--- Your objective ---
From the records that follow, copy every line in which "noshare" appears.

--- Dataset records ---
===== src/rtl/i2c_pkg.sv =====
// Shared definitions for the I2C master arbiter: FSM state codes and response codes.
// Latency: n/a (types and constants only).
// Backpressure: n/a.
package i2c_pkg;

  // Encodings are visible on arb_state, so they are fixed rather than tool-chosen.
  typedef enum logic [2:0] {
    ST_IDLE  = 3'd0,
    ST_ISSUE = 3'd1,
    ST_WAIT  = 3'd2,
    ST_RESP  = 3'd3
  } state_t;

  localparam logic [1:0] ERR_OK   = 2'b00;
  localparam logic [1:0] ERR_NACK = 2'b01;
  localparam logic [1:0] ERR_TMO  = 2'b10;

endpackage


===== src/rtl/rr_arbiter.sv =====
// Round-robin pick: first set request searching upward from ptr+1, wrapping.
// Latency: purely combinational, zero cycles.
// Backpressure: none; the caller decides when the grant is taken.
//   req     in  N   request levels
//   ptr     in  PW  index of the last requester served
//   grant   out N   one-hot grant (all zero when no request)
//   any_req out 1   at least one request is set
module rr_arbiter #(
  parameter int N  = 4,
  parameter int PW = $clog2(N)
) (
  input  logic [N-1:0]  req,
  input  logic [PW-1:0] ptr,
  output logic [N-1:0]  grant,
  output logic          any_req
);

  logic          found;
  logic [PW-1:0] idx;

  always_comb begin
    grant = '0;
    found = 1'b0;
    idx   = '0;
    // Offsets 1..N visit every requester once, ending on ptr itself.
    for (int i = 1; i <= N; i++) begin
      idx = PW'((int'(ptr) + i) % N);
      if (!found && req[idx]) begin
        grant[idx] = 1'b1;
        found      = 1'b1;
      end
    end
  end

  assign any_req = |req;

endmodule


===== src/rtl/i2c_master_arbiter.sv =====
// Shares one I2C byte master among NUM_REQ requesters, round-robin, one transaction per grant.
// Latency: req -> m_start 2 cycles (IDLE, ISSUE); m_done -> done 1 cycle; 1 idle cycle between grants.
// Backpressure: holds in ISSUE while m_busy; WAIT aborts after TIMEOUT_CYC cycles without m_done.
//   clk, rst (async, active-low)
//   req/req_rw/req_addr/req_wdata   per-requester request level and packed operands
//   gnt/done/rsp_rdata/rsp_err      grant, completion pulse and response to the requester
//   m_start/m_rw/m_addr/m_wdata/m_abort, m_busy/m_done/m_nack/m_rdata   master handshake
//   arb_state                       current FSM state for debug
module i2c_master_arbiter
  import i2c_pkg::*;
#(
  parameter int NUM_REQ     = 4,
  parameter int ADDR_W      = 7,
  parameter int DATA_W      = 8,
  parameter int TIMEOUT_CYC = 4096
) (
  input  logic                      clk,
  input  logic                      rst,
  input  logic [NUM_REQ-1:0]        req,
  input  logic [NUM_REQ-1:0]        req_rw,
  input  logic [NUM_REQ*ADDR_W-1:0] req_addr,
  input  logic [NUM_REQ*DATA_W-1:0] req_wdata,
  output logic [NUM_REQ-1:0]        gnt,
  output logic [NUM_REQ-1:0]        done,
  output logic [DATA_W-1:0]         rsp_rdata,
  output logic [1:0]                rsp_err,
  output logic                      m_start,
  output logic                      m_rw,
  output logic [ADDR_W-1:0]         m_addr,
  output logic [DATA_W-1:0]         m_wdata,
  output logic                      m_abort,
  input  logic                      m_busy,
  input  logic                      m_done,
  input  logic                      m_nack,
  input  logic [DATA_W-1:0]         m_rdata,
  output logic [2:0]                arb_state
);

  localparam int PW = $clog2(NUM_REQ);
  localparam int CW = $clog2(TIMEOUT_CYC);
  localparam logic [CW-1:0] CNT_LAST = CW'(TIMEOUT_CYC - 1);

  state_t               state, state_nxt;
  logic [PW-1:0]        ptr, sel_idx, cur_idx;
  logic [NUM_REQ-1:0]   arb_grant;
  logic                 any_req;
  logic [CW-1:0]        cnt;
  logic                 ld_grant, issue, cap_done, tmo, fin;

  rr_arbiter #(.N(NUM_REQ), .PW(PW)) u_rr (
    .req     (req),
    .ptr     (ptr),
    .grant   (arb_grant),
    .any_req (any_req)
  );

  always_comb begin
    sel_idx = '0;
    for (int i = 0; i < NUM_REQ; i++)
      if (arb_grant[i]) sel_idx = PW'(i);
  end

  always_ff @(posedge clk or negedge rst) begin
    if (!rst) state <= ST_IDLE;
    else      state <= state_nxt;
  end

  always_comb begin
    state_nxt = state;
    ld_grant  = 1'b0;
    issue     = 1'b0;
    cap_done  = 1'b0;
    tmo       = 1'b0;
    fin       = 1'b0;
    m_abort   = 1'b0;
    done      = '0;
    case (state)
      ST_IDLE: if (any_req) begin
        ld_grant  = 1'b1;
        state_nxt = ST_ISSUE;
      end
      // m_done arriving here belongs to nobody and is dropped.
      ST_ISSUE: if (!m_busy) begin
        issue     = 1'b1;
        state_nxt = ST_WAIT;
      end
      // A completion in the last allowed cycle beats the timeout.
      ST_WAIT: if (m_done) begin
        cap_done  = 1'b1;
        state_nxt = ST_RESP;
      end else if (cnt == CNT_LAST) begin
        tmo       = 1'b1;
        m_abort   = 1'b1;
        state_nxt = ST_RESP;
      end
      ST_RESP: begin
        done      = gnt;
        fin       = 1'b1;
        state_nxt = ST_IDLE;
      end
      default: state_nxt = ST_IDLE;
    endcase
  end

  always_ff @(posedge clk or negedge rst) begin
    if (!rst) begin
      ptr       <= PW'(NUM_REQ - 1);
      cur_idx   <= '0;
      gnt       <= '0;
      m_rw      <= 1'b0;
      m_addr    <= '0;
      m_wdata   <= '0;
      m_start   <= 1'b0;
      cnt       <= '0;
      rsp_rdata <= '0;
      rsp_err   <= ERR_OK;
    end else begin
      m_start <= issue;
      // Operands are latched once so later requester changes cannot disturb the master.
      if (ld_grant) begin
        gnt     <= arb_grant;
        cur_idx <= sel_idx;
        m_rw    <= req_rw[sel_idx];
        m_addr  <= req_addr[sel_idx*ADDR_W +: ADDR_W];
        m_wdata <= req_wdata[sel_idx*DATA_W +: DATA_W];
      end
      if (issue)
        cnt <= '0;
      else if (state == ST_WAIT && cnt != '1)
        cnt <= cnt + CW'(1);
      if (cap_done) begin
        rsp_rdata <= m_rw ? m_rdata : '0;
        rsp_err   <= m_nack ? ERR_NACK : ERR_OK;
      end else if (tmo) begin
        rsp_rdata <= '0;
        rsp_err   <= ERR_TMO;
      end
      if (fin) begin
        gnt <= '0;
        ptr <= cur_idx;
      end
    end
  end

  assign arb_state = state;

endmodule


===== config.mk =====
export PLATFORM = sky130hd
export DESIGN_NAME = i2c_master_arbiter
export DESIGN_NICKNAME = d
export VERILOG_FILES = /design/src/rtl/i2c_pkg.sv /design/src/rtl/rr_arbiter.sv /design/src/rtl/i2c_master_arbiter.sv
export SDC_FILE = /design/constraint.sdc
export NUM_CORES = 1
export LEC_CHECK = 0
export ABC_CLOCK_PERIOD_IN_PS = 5950
export BUFFER_PORTS_ARGS = -buffer_cell sky130_fd_sc_hd__buf_2
export CORE_ASPECT_RATIO = 0.8
export CORE_UTILIZATION = 35
export CTS_CLUSTER_DIAMETER = 100
export DETAILED_ROUTE_END_ITERATION = 8
export GPL_TIMING_DRIVEN = 0
export PLACE_DENSITY = 0.58
export SYNTH_ARGS = -nofsm -noshare
export SYNTH_HDL_FRONTEND = slang
export SYNTH_SLANG_ARGS = --single-unit

===== constraint.sdc =====
create_clock -name clk -period 5.95 [get_ports clk]
set_input_delay 0.8925 -clock clk [delete_from_list [all_inputs] [get_ports clk]]
set_output_delay 0.8925 -clock clk [all_outputs]
set_load 0.01 [all_outputs]

==> flow_summary_export.csv, run 1 <==
group,metric,value,unit
routing,drt-initial-drc-count,164,
timing,maxSlewViolCount,0,
routing,routed-via-count,2932,
synth,post_synth_and_or_nand_nor_area_fraction,16.7,%
power,ir_drop,0.200,mV
placed_design,dp_cells,558,
clock_network,numClockSinks,49,
layout,final_layout_size_suffix_gt1_share,36.3,%
die,placementRows,30,
worst_setup_path,timing.setup.critical_path_class,"register to register",
die,dieArea,0.00960,sq mm
timing,slew-limit-headroom,27.3,%
die,design.portCount,120,
timing,setup_viol,0,
clock_network,root_cell_of_the_clock_tree,"sky130_fd_sc_hd__clkbuf_16",
synth,yosys-mux-area-fraction,4.19,%
placed_design,dp_hpwl,6570,microns
global_route,antenna_violations_before_repair,0,
routing,postRouteAntennaNets,0,
synth,distinct_cell_type_count_after_synthesis,56,
placed_design,placedInstanceArea,0.00395,sq mm
synth,synth_nets,423,
clock_network,cts-buffers-inserted,5,
power,p_leak,1.90,nW
synth,synth_compound_area_share,27.7,%
synth,yosysWarnings,0,
synth,main_combinational_cell_family_by_area_after_synthesis,"compound AO/OA/AOI/OAI gates",
clock_network,htree_levels,2,
layout,most_common_cell_after_layout_fill_and_taps_aside,"sky130_fd_sc_hd__buf_2",
clock_network,postCtsHoldBufs,0,
synth,synth.ff_latch_count,49,
power,cellPowerDensity,526,mW/mm^2
timing,fin_skew,0.00531,ns
global_route,grt_remaining_overflow,0,
die,die_w,109,microns
synth,synth_edf_count,0,
timing,timing.final.hold_violations,0,
synth,synthXorXnorAreaFrac,2.45,%
layout,diodes,0,
timing,max_slew.worst_pin.slew,1.09,ns
routing,number_of_design_rule_violations_left_after_detail_routing,0,
worst_setup_path,arrival,3.29,ns
synth,synth_area_per_cell,9.80,sq um
worst_setup_path,timing.critical_path.fanout_max,10,
layout,fillerInstances,871,
worst_setup_path,worstSetupEndpointType,"register",
routing,drt-vias-per-instance,5.18,
global_route,first_global_vias,2832,
clock_network,max_root_sink_buffers,2,
timing,finalHoldWorstSlack,0.487,ns
synth,synth_area,0.00322,sq mm
placed_design,placement.setup.worst_slack,2.81,ns
clock_network,tritoncts,"done",
global_route,first_pass_grt_wire_length,14000,microns
routing,drtPass1Iterations,4,
layout,post-route-cell-area,0.00410,sq mm
global_route,grt_usage,18.8,%
job,max_cap_violations,0,
die,die_h,87.8,microns
synth,synthArstFlopShare,100,%
timing,post-route-worst-setup-slack,2.83,ns
layout,area.growth.synth_to_final,27.2,%
layout,most-common-layout-cells,"sky130_fd_sc_hd__buf_2 (119), sky130_fd_sc_hd__dfrtp_1 (47), sky130_fd_sc_hd__nor2_1 (36)",
timing,grt_setup_unrepaired,"false",
power,totalPowerFinal,2.16,mW
placed_design,gp_congestion,0.844,
hold_path,hold_path_class,"register to register",
layout,stdcell_count,566,
global_route,grt_start_max_net_pins,50,
die,fp.coreArea,0.00871,sq mm
routing,post_drt_wl_per_cell,15.2,microns
timing,post_layout_min_period,3.12,ns
worst_setup_path,worstPathRequired,6.12,ns
routing,postRouteWirelength,8590,microns
clock_network,cts_repair_resize_count,0,
timing,layout_worst_path_cycle_share,52.4,%
layout,finish.net_count,547,
synth,synthFlopType,"sky130_fd_sc_hd__dfrtp_1",
status,outcome,"completed",
synth,post_synth_fa_ha_maj_area_fraction,5.05,%
clock_network,clkTransAtPathRegs,0.07,ns
worst_setup_path,startpoint_class,"register",
placed_design,io_buffer_count,117,
timing,timing.setup.tns,0,ns
synth,synth-seq-area-share,38.1,%
worst_setup_path,r2r_setup_slack,2.83,ns
die,initial_utilization,37.0,%
timing,achievable-frequency,321,MHz
clock_network,worst_skew_pair.late_latency,0.29,ns
layout,final_util,47.1,%
synth,post_synth_inst_count,329,
clock_network,post_cts_buffers,0,
[cell usage after synthesis, drive strengths merged, types with 3 or more instances]
| library cell | n | area (sq um) |
|---|---|---|
| a221oi | 18 | 238 |
| clkbuf | 13 | 56.3 |
| a21boi | 16 | 120 |
| nor3b | 3 | 22.5 |
| nand2 | 20 | 75.1 |
| nor2b | 5 | 31.3 |
| xnor2 | 4 | 35.0 |
| o211ai | 16 | 120 |
| inv | 9 | 33.8 |
| a22o | 8 | 70.1 |
| nor2 | 36 | 135 |
| and2 | 5 | 31.3 |
| xor2 | 5 | 43.8 |
| buf | 10 | 92.6 |
| ha | 13 | 163 |
| dfrtp | 47 | 1180 |
| mux2i | 3 | 30.0 |
| a211oi | 3 | 22.5 |
| nor3 | 4 | 20.0 |
| a21oi | 22 | 151 |
| o21ai | 10 | 50.1 |
| nand3 | 6 | 30.0 |
| mux4 | 4 | 93.8 |
| nand4 | 3 | 18.8 |
| and3 | 18 | 113 |
[per-layer routing]
metal  up-vias  share of wire (%)  wire length, microns  global-route usage (%)
li1       1466                  -                     -                       -
met1      1372                 50                  4290                    27.4
met2        87                 44                  3780                    28.6
met3         7                5.2                   443                    3.65
met4         0               0.85                    73                    4.24
met5         -                  0                     0                       0
[path summary, 6_finish.rpt]
check	startpoint	end	depth (start not counted)
min in group asynchronous	rst	cnt[7]	1
min	cur_idx[0]	cur_idx[0]	2
max	ptr[0]	m_wdata[1]	10
max reg2reg	ptr[0]	m_wdata[1]	10
max in group asynchronous	rst	m_addr[1]	1
min reg2reg	cur_idx[0]	cur_idx[0]	2
[sequential cells by signal (all words and copies together), names as in the netlist]
signal,count
m_addr,7
rsp_rdata,8
cnt,12
arb_state,2
m_rw,1
m_wdata,8
m_start,1
gnt,4
cur_idx,2
ptr,2
rsp_err,2
[worst max-delay path, cell delays in order (launching register included)]
cell	delay, ns
sky130_fd_sc_hd__dfstp_2	0.64
sky130_fd_sc_hd__buf_6	0.17
sky130_fd_sc_hd__inv_1	0.11
sky130_fd_sc_hd__ha_1	0.35
sky130_fd_sc_hd__mux4_2	0.41
sky130_fd_sc_hd__or2_1	0.27
sky130_fd_sc_hd__o32a_1	0.26
sky130_fd_sc_hd__clkbuf_1	0.25
sky130_fd_sc_hd__and3_1	0.22
sky130_fd_sc_hd__o211ai_1	0.22
sky130_fd_sc_hd__a21oi_1	0.09
[power by group]
part	switching (mW)	internal (mW)	total [mW]
Combinational	0.736	0.546	1.28
Clock	0.135	0.159	0.294
Sequential	0.106	0.474	0.580
Total	0.977	1.18	2.16
[cell families after synthesis]
logic type	Yosys count
and+or+nand+nor	109
DFF	49
other	1
buffers and inverters	32
xor gates and xnor gates	9
muxes	8
AOI/OAI and AO/OA	108
adders and majority gates	13
[layout make-up]
| cell class | instances | area, sq um | share of cell area (%) |
|---|---|---|---|
| plain buffers | 23 | 149 | 3.63 |
| clock buffers | 5 | 125 | 3.05 |
| clock inverters | 3 | 25.0 | 0.611 |
| inverters | 9 | 33.8 | 0.824 |
| multi-input cells | 248 | 1810 | 44.2 |
| flip-flops and latches | 49 | 1230 | 30.0 |
| well taps | 112 | 140 | 3.42 |
| repair buffers | 117 | 586 | 14.3 |
Note: power is estimated with default switching activity, not from simulation.
==> inputs of run 2 (changes only) <==
--- a/config.mk
+++ b/config.mk
@@ -5,14 +5,15 @@
 export SDC_FILE = /design/constraint.sdc
 export NUM_CORES = 1
 export LEC_CHECK = 0
-export ABC_CLOCK_PERIOD_IN_PS = 5950
+export ABC_AREA = 1
+export ABC_CLOCK_PERIOD_IN_PS = 2900
 export BUFFER_PORTS_ARGS = -buffer_cell sky130_fd_sc_hd__buf_2
 export CORE_ASPECT_RATIO = 0.8
 export CORE_UTILIZATION = 35
 export CTS_CLUSTER_DIAMETER = 100
 export DETAILED_ROUTE_END_ITERATION = 8
 export GPL_TIMING_DRIVEN = 0
-export PLACE_DENSITY = 0.58
+export PLACE_DENSITY = 0.57
 export SYNTH_ARGS = -nofsm -noshare
 export SYNTH_HDL_FRONTEND = slang
 export SYNTH_SLANG_ARGS = --single-unit
==> constraint.sdc (replaced) <==
create_clock -name clk -period 2.9 [get_ports clk]
set_input_delay 0.435 -clock clk [delete_from_list [all_inputs] [get_ports clk]]
set_output_delay 0.435 -clock clk [all_outputs]
set_load 0.01 [all_outputs]
==> flow_summary_export.csv, run 2 <==
group,metric,value,unit
power,internal_pwr_total,2.73,mW
clock_network,max_root_sink_buffers,2,
status,outcome,"completed",
global_route,grt_remaining_overflow,0,
worst_setup_path,timing.critical_path.fanout_max,10,
power,cellPowerDensity,1240,mW/mm^2
routing,postRouteAntennaNets,0,
clock_network,tritoncts,"done",
routing,drtPass1Iterations,4,
power,p_sw_share,50.9,%
power,p_leak,2.55,nW
worst_setup_path,startpoint_class,"register",
power,ir_drop,0.513,mV
routing,routed-via-count,3610,
timing,max_slew.worst_pin.slew,1.11,ns
timing,slew-limit-headroom,25.7,%
die,dieArea,0.0104,sq mm
worst_setup_path,timing.setup.critical_path_class,"register to register",
global_route,grt_start_max_net_pins,50,
global_route,first_pass_grt_wire_length,15200,microns
timing,setup_viol,0,
layout,diodes,0,
worst_setup_path,worstSetupEndpoint,"m_wdata[4]",
layout,fillerInstances,1048,
die,design.portCount,120,
synth,yosys-top-cells-area,"sky130_fd_sc_hd__dfrtp_1 (34%), sky130_fd_sc_hd__nand2_1 (17%), sky130_fd_sc_hd__inv_1 (8.2%)",
clock_network,htree_levels,2,
worst_setup_path,arrival,2.82,ns
layout,multiInputGateArea,0.00185,sq mm
layout,largest_registers,"cnt: 12 flops, m_wdata: 8 flops, rsp_rdata: 8 flops",
layout,final_layout_size_suffix_gt1_share,26.5,%
placed_design,gp_congestion,0.866,
layout,registers.top_by_ff_count,"cnt",
clock_network,worst_skew_pair.late_latency,0.29,ns
synth,ys_top_cells_by_count,"sky130_fd_sc_hd__nand2_1 (162), sky130_fd_sc_hd__inv_1 (76), sky130_fd_sc_hd__nor2_1 (62)",
die,fp.coreArea,0.00969,sq mm
worst_setup_path,r2r_setup_slack,0.25,ns
die,placementRows,32,
placed_design,dp_hpwl,7160,microns
clock_network,cts-buffers-inserted,5,
clock_network,root_cell_of_the_clock_tree,"sky130_fd_sc_hd__clkbuf_16",
clock_network,clkTransAtPathRegs,0.07,ns
worst_setup_path,timing.rr.start,"ptr[1]",
worst_setup_path,setup.worst_path.start,"ptr[1]",
layout,most_common_cell_after_layout_fill_and_taps_aside,"sky130_fd_sc_hd__nand2_1",
routing,number_of_design_rule_violations_left_after_detail_routing,0,
routing,drt-vias-per-instance,4.60,
global_route,first_global_vias,3275,
die,die_h,91.4,microns
timing,achievable-frequency,378,MHz
worst_setup_path,endpoint_of_the_worst_slack_reg_to_reg_timing_path,"m_wdata[4]",
worst_setup_path,worstPathRequired,3.07,ns
timing,timing.setup.tns,0,ns
synth,post_synth_inst_count,518,
layout,area.growth.synth_to_final,27.7,%
global_route,grt_usage,18.3,%
job,max_cap_violations,0,
synth,synth.most_common_cell,"sky130_fd_sc_hd__nand2_1",
synth,synthFlopType,"sky130_fd_sc_hd__dfrtp_1",
power,share_clk_of_total_power,12.0,%
synth,synth-seq-area-share,35.1,%
layout,finish.net_count,742,
synth,synth_area,0.00350,sq mm
timing,timing.final.hold_violations,0,
synth,yosysWarnings,0,
worst_setup_path,worstSetupEndpointType,"register",
clock_network,postCtsHoldBufs,0,
global_route,antenna_violations_before_repair,0,
hold_path,hold_path_class,"input port to register",
layout,largest_register_ffs,12,
layout,most-common-layout-cells,"sky130_fd_sc_hd__nand2_1 (162), sky130_fd_sc_hd__buf_2 (121), sky130_fd_sc_hd__inv_1 (75)",
die,die_w,114,microns
synth,synth.ff_latch_count,49,
layout,regArea,0.00123,sq mm
synth,synth_largest_type_area_fraction,33.6,%
timing,post-route-worst-setup-slack,0.253,ns
synth,synth_top_cell_by_area,"sky130_fd_sc_hd__dfrtp_1",
worst_setup_path,worst-r2r-cell-count,15,
timing,layout_worst_path_cycle_share,91.3,%
synth,synth_edf_count,0,
synth,synthArstFlopShare,100,%
placed_design,placement.setup.worst_slack,0.185,ns
timing,post_layout_min_period,2.65,ns
power,switchingPower,2.83,mW
routing,postRouteWirelength,9240,microns
routing,post_drt_wl_per_cell,11.8,microns
die,initial_utilization,36.1,%
timing,fin_skew,0.00597,ns
placed_design,io_buffer_count,118,
clock_network,numClockSinks,49,
synth,distinct_cell_type_count_after_synthesis,34,
synth,synth_area_per_cell,6.76,sq um
synth,synth_nets,612,
power,seq_power_share,20.4,%
power,power.combinational.fraction,67.6,%
routing,drt-initial-drc-count,233,
timing,maxSlewViolCount,0,
run 2: cell count changes after synthesis, sizes merged, moves of 7 or more:
cell    delta
nand2    +153
nor2      +31
a21boi    -15
nand3     +44
o211ai    -16
a22o       -8
a221oi    -17
inv       +70
and3      -18
nand4     +13
o21ai      +7
run 2: final cells by class:
type | count | share of cell area (%)
multi-input cells | 369 | 41.3
flip-flops and latches | 49 | 27.5
repair buffers | 123 | 14.1
inverters | 83 | 7.11
well taps | 136 | 3.81
clock buffers | 6 | 2.88
plain buffers | 17 | 2.44
clock inverters | 2 | 0.868
run 2: repair_timing:
action / in CTS / in global routing
setup buffers: 0 / 5
resized for setup: 0 / 1
endpoints found under the setup margin: 0 / 6
run 2: cell families after synthesis:
kind of cell,count (synthesis),synth area share (%)
fa+ha+maj,13,4.65
buf+inv,100,12.1
xor+xnor,1,0.250
flops,49,35.1
other cells,1,0.107
compound gates,43,7.22
simple gates,311,40.6
run 2: layer usage:
metal / part of all wire [%] / GRT usage, %
met1: 50 / 25.6
met2: 45 / 29.2
met3: 4.6 / 3.14
met4: 0.88 / 4.33
met5: 0 / 0
run 2: worst max-delay path, stage by stage, from the launching register on:
cell and delay [ns]:
sky130_fd_sc_hd__dfstp_2 0.57, sky130_fd_sc_hd__clkinvlp_4 0.14, sky130_fd_sc_hd__ha_1 0.36, sky130_fd_sc_hd__inv_1 0.14, sky130_fd_sc_hd__nand3_4 0.12, sky130_fd_sc_hd__nand2_4 0.11
sky130_fd_sc_hd__nand2_4 0.07, sky130_fd_sc_hd__nor2_4 0.14, sky130_fd_sc_hd__nand2_1 0.10, sky130_fd_sc_hd__nand3b_4 0.19, sky130_fd_sc_hd__nand2_8 0.10, sky130_fd_sc_hd__nand2_4 0.12
sky130_fd_sc_hd__buf_6 0.16, sky130_fd_sc_hd__nand2_1 0.06, sky130_fd_sc_hd__nand2_1 0.10, sky130_fd_sc_hd__a21oi_2 0.07
run 2: worst min path at each step:
stage                     slack [ns]            to    startpoint  cells after the start
after floorplan                 0.14  arb_state[0]           rst                      0
after global placement          0.47  rsp_rdata[0]  rsp_rdata[0]                      2
after detailed placement        0.47     m_addr[4]     m_addr[4]                      2
after CTS                       0.34    rsp_err[0]        m_nack                      3
after global routing            0.38    rsp_err[0]        m_nack                      3
final                           0.35    rsp_err[0]        m_nack                      3
run 2: metrics by stage:
stage	total power, mW	hold WS (ns)	util (%)	cell area [sq um]	cells
2_1_floorplan	3.92	0.139	-	3500	518
3_3_place_gp	4.82	0.475	44.0	4260	772
3_5_place_dp	4.88	0.467	44.0	4260	772
4_1_cts	5.56	0.342	45.7	4430	780
5_1_grt	6.16	0.375	46.1	4470	785
6_report	5.56	0.346	46.1	4470	785
run 2: power groups by stage:
stage	clock (mW)	combinational, mW	sequential (mW)
final	0.666	3.76	1.13
after floorplan	0	2.69	1.23
after global placement	0	3.66	1.16
after global routing	0.709	4.28	1.17
after CTS	0.685	3.72	1.16
after detailed placement	0	3.71	1.17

--- Written solution ---
export SYNTH_ARGS = -nofsm -noshare
 export SYNTH_ARGS = -nofsm -noshare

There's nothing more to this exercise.